WHAT THE EXERCISE ASKS: Show the lines below that contain the string "eWrite".

Stored entries:
###
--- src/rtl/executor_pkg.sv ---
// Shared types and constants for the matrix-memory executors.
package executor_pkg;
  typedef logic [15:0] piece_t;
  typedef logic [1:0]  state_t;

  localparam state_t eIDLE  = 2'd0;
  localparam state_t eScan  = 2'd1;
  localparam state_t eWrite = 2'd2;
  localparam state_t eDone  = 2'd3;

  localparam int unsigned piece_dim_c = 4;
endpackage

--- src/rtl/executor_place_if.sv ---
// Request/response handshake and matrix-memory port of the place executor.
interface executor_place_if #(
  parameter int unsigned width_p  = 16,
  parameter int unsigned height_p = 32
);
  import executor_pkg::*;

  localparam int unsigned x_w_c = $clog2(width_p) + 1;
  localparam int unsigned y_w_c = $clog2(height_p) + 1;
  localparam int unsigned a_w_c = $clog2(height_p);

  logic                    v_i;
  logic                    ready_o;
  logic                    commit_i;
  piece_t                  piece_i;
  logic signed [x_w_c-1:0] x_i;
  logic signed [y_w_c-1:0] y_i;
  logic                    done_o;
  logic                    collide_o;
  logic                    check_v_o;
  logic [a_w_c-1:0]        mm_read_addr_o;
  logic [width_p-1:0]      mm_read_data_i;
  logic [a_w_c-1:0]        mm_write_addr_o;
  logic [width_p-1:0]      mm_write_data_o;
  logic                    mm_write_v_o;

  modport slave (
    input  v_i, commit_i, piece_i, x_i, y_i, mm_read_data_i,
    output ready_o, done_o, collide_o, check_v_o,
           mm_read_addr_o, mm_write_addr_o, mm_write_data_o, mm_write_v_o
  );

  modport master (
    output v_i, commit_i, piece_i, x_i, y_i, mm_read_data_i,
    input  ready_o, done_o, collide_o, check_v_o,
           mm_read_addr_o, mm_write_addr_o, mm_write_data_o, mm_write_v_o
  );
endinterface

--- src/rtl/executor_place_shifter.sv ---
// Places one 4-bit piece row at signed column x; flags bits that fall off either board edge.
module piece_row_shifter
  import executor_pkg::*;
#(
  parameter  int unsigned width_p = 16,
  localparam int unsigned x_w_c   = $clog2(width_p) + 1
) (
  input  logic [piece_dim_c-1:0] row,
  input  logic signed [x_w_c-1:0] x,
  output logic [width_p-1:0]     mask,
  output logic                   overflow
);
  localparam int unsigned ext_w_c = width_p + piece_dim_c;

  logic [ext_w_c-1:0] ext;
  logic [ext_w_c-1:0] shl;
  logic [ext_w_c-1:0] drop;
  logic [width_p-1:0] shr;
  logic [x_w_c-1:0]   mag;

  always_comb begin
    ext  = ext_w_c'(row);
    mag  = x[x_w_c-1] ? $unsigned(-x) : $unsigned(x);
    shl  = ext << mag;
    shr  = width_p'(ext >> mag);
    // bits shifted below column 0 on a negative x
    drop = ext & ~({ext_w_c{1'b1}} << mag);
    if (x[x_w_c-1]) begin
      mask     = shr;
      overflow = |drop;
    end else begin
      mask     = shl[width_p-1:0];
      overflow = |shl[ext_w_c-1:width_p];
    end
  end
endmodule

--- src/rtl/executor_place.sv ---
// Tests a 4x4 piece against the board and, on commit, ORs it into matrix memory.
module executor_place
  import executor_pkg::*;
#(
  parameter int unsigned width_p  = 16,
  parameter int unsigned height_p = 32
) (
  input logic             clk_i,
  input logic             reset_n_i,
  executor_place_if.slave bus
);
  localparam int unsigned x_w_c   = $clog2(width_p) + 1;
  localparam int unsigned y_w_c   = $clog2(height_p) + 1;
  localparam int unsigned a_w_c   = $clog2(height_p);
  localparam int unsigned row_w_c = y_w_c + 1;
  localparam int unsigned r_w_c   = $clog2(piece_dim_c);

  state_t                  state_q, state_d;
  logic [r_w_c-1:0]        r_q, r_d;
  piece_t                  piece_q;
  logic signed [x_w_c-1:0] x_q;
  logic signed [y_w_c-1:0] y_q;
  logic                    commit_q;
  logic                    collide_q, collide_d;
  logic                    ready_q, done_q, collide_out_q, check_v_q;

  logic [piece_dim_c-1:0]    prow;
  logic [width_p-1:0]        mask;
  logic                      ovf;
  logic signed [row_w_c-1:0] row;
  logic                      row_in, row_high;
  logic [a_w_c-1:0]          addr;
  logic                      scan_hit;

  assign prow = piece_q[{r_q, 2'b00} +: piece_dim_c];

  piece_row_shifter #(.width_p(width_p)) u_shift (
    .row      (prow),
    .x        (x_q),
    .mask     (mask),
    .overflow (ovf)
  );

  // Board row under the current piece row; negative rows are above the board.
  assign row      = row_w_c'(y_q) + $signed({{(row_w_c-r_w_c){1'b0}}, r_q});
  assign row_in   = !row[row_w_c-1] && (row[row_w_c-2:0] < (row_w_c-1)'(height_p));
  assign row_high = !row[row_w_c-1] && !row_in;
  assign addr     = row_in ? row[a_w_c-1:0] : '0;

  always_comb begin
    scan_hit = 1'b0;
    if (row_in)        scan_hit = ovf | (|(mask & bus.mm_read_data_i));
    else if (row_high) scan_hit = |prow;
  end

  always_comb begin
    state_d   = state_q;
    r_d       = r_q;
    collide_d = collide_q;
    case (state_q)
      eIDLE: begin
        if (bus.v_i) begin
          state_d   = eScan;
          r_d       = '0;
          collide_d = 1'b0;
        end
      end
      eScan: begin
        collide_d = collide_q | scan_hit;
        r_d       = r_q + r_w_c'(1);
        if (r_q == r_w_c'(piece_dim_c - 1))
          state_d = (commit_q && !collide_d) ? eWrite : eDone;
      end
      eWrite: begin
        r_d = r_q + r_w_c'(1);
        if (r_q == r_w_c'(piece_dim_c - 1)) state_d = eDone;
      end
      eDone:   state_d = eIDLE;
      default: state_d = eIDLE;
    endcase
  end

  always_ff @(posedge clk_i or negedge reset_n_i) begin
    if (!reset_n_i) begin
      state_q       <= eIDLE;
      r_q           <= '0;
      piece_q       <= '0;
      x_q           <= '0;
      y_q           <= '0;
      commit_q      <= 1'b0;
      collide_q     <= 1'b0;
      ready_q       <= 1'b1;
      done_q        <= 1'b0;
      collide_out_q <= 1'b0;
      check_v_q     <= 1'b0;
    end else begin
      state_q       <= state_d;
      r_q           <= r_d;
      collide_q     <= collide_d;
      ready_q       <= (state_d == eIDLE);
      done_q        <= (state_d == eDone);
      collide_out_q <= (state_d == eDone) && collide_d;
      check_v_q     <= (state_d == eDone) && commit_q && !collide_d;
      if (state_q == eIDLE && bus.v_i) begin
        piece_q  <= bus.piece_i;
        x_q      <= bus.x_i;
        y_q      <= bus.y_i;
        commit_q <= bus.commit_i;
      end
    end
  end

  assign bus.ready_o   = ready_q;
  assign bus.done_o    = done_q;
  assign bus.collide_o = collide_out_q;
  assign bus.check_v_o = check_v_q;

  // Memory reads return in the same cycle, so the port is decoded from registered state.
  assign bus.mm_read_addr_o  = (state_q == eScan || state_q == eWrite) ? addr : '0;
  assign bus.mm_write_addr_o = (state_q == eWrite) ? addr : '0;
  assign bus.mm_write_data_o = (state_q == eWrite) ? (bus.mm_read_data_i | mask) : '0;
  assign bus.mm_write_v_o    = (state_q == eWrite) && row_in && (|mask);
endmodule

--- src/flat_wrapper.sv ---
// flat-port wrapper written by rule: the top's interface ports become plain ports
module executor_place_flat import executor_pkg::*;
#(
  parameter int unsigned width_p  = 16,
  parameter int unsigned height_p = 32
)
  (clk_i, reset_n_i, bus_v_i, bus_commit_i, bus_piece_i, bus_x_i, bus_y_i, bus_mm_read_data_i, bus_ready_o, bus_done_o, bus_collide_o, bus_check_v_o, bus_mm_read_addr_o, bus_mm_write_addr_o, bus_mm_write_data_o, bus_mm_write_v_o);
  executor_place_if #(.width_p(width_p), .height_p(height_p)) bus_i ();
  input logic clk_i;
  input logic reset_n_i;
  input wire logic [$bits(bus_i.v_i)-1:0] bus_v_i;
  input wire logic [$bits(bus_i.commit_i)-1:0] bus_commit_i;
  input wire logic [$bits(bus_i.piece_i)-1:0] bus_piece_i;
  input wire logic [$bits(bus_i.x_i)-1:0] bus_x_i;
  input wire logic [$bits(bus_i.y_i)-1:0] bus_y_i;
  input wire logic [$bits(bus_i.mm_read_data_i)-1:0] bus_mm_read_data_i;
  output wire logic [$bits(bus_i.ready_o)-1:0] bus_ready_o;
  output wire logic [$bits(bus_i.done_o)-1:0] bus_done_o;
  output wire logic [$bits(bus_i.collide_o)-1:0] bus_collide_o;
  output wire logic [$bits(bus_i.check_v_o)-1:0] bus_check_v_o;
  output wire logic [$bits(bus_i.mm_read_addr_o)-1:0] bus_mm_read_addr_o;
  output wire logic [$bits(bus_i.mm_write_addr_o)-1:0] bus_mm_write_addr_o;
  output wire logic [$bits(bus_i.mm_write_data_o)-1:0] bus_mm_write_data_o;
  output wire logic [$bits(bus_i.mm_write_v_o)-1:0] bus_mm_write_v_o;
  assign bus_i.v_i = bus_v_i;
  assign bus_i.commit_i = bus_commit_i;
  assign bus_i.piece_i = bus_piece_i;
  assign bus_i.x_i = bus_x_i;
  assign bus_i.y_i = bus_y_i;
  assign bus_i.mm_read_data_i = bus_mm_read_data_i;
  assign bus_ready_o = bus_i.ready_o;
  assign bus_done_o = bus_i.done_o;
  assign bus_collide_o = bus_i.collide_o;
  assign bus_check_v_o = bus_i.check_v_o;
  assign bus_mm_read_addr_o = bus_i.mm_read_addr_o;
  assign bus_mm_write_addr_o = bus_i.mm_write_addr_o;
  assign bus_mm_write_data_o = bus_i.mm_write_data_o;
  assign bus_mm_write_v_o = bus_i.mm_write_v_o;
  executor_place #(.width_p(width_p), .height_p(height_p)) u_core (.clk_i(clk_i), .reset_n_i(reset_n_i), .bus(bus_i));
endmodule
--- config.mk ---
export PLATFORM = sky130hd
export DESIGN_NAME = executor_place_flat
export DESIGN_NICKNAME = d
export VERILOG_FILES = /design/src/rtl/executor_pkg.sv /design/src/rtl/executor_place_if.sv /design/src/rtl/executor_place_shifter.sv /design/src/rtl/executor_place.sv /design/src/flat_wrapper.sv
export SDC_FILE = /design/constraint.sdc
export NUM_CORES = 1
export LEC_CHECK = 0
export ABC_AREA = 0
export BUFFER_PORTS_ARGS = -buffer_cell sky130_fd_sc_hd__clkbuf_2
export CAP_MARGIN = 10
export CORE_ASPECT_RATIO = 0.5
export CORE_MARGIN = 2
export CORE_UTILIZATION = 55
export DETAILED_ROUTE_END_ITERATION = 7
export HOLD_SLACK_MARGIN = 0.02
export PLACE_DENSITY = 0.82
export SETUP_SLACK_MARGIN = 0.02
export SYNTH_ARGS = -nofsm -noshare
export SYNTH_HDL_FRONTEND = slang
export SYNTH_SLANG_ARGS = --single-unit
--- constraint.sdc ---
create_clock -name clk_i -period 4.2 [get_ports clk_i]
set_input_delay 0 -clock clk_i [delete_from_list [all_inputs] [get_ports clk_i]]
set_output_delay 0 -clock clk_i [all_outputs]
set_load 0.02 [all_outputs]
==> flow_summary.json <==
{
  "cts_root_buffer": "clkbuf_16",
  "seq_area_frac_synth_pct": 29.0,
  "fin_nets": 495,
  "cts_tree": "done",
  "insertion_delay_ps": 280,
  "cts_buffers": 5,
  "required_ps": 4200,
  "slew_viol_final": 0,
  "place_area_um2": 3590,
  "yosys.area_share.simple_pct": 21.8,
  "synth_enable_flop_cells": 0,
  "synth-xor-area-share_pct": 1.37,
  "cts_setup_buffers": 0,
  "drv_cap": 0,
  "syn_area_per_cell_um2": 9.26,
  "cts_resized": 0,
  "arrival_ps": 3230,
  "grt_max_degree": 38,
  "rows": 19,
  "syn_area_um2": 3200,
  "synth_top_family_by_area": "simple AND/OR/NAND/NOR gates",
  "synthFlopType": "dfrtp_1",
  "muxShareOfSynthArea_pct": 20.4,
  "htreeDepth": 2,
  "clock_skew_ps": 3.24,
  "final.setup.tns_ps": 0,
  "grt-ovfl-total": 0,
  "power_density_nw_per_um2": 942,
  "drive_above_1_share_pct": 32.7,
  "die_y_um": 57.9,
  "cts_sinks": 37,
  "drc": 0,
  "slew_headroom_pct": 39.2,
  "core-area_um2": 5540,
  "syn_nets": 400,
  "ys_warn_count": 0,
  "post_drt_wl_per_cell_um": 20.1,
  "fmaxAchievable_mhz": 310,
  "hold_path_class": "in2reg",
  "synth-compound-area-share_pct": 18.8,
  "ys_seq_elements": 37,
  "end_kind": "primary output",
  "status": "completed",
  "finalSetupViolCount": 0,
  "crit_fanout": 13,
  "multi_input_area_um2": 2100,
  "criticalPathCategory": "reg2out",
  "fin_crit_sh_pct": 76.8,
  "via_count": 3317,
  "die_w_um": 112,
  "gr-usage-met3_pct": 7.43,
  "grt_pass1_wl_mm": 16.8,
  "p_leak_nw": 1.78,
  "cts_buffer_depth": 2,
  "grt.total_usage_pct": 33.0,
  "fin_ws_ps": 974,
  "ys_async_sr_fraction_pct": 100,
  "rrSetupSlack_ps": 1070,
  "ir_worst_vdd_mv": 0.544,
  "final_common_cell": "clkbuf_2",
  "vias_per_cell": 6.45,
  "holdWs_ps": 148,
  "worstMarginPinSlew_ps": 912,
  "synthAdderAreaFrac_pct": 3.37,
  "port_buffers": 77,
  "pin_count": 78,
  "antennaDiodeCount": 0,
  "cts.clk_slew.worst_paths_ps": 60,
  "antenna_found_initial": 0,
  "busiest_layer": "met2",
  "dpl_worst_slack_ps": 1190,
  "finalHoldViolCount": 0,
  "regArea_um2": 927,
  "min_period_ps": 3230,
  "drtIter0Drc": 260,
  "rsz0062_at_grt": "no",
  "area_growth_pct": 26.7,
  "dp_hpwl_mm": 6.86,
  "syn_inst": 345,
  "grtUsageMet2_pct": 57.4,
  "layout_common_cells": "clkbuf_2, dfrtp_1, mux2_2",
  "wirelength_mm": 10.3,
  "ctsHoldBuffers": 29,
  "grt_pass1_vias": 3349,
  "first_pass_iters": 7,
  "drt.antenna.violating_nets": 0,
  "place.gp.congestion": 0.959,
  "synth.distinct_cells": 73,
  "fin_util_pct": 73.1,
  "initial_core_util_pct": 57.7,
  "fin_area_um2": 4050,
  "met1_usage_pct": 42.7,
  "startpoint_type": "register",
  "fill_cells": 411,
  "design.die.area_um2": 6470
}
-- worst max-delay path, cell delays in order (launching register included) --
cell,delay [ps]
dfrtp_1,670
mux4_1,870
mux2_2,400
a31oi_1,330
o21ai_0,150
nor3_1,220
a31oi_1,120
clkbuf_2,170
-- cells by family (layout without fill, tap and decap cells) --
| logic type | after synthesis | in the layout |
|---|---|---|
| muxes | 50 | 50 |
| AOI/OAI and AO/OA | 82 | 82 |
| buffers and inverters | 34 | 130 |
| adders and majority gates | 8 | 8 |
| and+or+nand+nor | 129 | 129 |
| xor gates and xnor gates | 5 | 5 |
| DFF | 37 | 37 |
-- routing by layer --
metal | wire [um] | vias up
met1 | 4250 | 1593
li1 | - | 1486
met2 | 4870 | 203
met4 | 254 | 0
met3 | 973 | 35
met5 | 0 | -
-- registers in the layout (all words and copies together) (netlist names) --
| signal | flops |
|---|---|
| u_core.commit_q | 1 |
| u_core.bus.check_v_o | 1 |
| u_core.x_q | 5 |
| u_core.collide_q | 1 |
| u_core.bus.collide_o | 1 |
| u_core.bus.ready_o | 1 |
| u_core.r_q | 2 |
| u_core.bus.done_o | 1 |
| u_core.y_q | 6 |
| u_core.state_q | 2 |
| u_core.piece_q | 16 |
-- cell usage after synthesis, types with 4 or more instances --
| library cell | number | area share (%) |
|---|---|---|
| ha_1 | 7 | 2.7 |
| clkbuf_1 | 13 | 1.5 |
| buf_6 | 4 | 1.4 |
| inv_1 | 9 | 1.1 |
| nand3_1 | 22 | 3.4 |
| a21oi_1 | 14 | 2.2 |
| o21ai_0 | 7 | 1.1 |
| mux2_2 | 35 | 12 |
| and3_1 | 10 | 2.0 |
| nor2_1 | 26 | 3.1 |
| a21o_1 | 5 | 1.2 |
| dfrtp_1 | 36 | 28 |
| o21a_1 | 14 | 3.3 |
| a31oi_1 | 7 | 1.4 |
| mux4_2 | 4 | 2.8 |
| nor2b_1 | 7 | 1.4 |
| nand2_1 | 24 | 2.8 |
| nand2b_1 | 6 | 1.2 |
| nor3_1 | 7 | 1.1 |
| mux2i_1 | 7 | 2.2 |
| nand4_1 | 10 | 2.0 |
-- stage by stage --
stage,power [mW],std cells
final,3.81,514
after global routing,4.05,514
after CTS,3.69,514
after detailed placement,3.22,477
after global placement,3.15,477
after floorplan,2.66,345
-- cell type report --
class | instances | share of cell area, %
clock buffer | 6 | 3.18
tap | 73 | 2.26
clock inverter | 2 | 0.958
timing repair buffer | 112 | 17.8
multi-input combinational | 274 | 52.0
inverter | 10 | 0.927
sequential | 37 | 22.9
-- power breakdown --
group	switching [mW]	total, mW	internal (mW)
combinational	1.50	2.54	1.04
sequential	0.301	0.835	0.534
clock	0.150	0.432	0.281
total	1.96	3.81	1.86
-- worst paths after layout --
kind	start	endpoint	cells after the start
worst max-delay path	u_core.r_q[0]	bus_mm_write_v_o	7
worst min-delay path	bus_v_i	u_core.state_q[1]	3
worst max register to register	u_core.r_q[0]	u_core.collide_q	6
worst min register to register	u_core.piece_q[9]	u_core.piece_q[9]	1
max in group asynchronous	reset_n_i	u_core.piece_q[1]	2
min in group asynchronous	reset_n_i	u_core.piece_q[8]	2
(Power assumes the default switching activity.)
###
TASK RESPONSE:
  localparam state_t eWrite = 2'd2;
          state_d = (commit_q && !collide_d) ? eWrite : eDone;
      eWrite: begin
  assign bus.mm_read_addr_o  = (state_q == eScan || state_q == eWrite) ? addr : '0;
  assign bus.mm_write_addr_o = (state_q == eWrite) ? addr : '0;
  assign bus.mm_write_data_o = (state_q == eWrite) ? (bus.mm_read_data_i | mask) : '0;
  assign bus.mm_write_v_o    = (state_q == eWrite) && row_in && (|mask);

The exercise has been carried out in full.